> _REQUIREMENT_
Each line from the one that contains "done_nxt = 1'b1;" to the last line of the records below must be restated word for word.

> _DATA RECORDS_
______________________________
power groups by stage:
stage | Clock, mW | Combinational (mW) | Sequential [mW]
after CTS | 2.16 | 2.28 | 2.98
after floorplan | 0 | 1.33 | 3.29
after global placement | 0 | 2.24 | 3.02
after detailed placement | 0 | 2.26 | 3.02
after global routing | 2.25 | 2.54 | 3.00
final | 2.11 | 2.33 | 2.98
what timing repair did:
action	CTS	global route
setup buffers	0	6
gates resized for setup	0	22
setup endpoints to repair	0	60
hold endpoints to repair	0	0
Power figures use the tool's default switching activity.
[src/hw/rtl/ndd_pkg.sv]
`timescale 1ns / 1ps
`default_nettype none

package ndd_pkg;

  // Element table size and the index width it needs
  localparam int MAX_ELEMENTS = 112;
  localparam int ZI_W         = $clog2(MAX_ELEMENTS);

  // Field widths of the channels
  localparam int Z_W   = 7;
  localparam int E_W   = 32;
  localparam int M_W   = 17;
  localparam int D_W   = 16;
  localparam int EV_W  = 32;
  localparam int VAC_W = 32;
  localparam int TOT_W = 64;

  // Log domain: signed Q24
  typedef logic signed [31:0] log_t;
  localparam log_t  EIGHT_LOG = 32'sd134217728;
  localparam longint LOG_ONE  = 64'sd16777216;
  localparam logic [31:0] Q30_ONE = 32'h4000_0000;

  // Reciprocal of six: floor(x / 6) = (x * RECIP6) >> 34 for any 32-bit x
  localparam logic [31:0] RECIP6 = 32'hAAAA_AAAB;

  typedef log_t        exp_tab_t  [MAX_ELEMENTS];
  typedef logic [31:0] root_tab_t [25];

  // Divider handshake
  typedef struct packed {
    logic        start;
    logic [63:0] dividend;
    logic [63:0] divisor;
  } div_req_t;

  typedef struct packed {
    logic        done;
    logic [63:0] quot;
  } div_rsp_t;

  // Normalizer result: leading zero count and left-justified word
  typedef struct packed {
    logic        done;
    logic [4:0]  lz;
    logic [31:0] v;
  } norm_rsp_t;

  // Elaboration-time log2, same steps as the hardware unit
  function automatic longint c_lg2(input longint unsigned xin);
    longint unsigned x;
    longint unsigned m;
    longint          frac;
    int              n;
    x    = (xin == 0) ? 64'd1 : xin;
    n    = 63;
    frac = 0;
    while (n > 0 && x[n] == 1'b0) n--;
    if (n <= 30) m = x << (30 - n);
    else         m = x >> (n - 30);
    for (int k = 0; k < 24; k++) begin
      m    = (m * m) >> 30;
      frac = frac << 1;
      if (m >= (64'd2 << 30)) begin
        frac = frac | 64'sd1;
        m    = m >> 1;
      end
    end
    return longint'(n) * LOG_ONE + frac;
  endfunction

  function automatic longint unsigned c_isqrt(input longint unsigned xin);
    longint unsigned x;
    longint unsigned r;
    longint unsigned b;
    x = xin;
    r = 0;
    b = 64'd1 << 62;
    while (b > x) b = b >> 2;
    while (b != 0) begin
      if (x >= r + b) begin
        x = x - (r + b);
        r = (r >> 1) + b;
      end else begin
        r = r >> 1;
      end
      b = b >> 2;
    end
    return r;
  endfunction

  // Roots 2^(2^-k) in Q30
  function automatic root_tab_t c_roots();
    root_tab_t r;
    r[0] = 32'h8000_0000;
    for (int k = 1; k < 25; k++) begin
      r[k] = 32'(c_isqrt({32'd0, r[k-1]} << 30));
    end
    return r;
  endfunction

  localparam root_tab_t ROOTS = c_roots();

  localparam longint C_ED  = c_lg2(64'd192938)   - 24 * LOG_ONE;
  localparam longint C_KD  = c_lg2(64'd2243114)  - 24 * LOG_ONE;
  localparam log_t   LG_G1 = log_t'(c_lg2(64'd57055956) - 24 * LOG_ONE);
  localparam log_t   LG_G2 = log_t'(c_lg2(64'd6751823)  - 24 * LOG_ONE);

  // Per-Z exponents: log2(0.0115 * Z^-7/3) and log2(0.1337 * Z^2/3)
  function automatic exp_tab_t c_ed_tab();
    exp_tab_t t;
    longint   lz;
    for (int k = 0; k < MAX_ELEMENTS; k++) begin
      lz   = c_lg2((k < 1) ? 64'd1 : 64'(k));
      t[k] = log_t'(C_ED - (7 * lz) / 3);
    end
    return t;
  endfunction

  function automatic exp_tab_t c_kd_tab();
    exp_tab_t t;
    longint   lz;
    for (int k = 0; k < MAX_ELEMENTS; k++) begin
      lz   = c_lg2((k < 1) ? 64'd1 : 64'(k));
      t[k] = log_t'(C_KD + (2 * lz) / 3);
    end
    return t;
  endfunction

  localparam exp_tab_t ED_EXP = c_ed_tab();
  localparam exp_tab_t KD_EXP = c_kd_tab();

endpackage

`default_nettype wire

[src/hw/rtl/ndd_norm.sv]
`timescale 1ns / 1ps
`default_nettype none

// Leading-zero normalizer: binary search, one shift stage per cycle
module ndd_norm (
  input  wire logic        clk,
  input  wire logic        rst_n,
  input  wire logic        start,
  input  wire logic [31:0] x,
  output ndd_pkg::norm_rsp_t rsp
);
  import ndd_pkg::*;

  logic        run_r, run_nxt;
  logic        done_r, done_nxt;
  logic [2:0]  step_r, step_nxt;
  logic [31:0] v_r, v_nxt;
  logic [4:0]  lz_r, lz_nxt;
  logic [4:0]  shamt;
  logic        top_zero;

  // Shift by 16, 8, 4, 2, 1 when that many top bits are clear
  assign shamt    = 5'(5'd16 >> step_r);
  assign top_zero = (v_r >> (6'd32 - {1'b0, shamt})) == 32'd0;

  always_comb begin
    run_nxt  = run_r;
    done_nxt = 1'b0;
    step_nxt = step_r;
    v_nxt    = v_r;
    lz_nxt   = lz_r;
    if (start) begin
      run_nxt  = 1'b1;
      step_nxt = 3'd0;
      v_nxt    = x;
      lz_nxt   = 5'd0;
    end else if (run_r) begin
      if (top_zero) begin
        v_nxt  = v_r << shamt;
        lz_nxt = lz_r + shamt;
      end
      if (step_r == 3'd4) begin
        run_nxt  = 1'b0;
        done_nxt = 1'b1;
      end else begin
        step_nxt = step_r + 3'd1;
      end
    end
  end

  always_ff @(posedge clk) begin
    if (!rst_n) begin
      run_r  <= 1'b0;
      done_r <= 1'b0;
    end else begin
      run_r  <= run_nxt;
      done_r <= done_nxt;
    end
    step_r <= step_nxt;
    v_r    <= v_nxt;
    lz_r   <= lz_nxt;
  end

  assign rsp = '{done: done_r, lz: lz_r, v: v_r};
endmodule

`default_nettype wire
______________________________
> _ANSWER AREA_
        done_nxt = 1'b1;
      end else begin
        step_nxt = step_r + 3'd1;
      end
    end
  end

  always_ff @(posedge clk) begin
    if (!rst_n) begin
      run_r  <= 1'b0;
      done_r <= 1'b0;
    end else begin
      run_r  <= run_nxt;
      done_r <= done_nxt;
    end
    step_r <= step_nxt;
    v_r    <= v_nxt;
    lz_r   <= lz_nxt;
  end

  assign rsp = '{done: done_r, lz: lz_r, v: v_r};
endmodule

`default_nettype wire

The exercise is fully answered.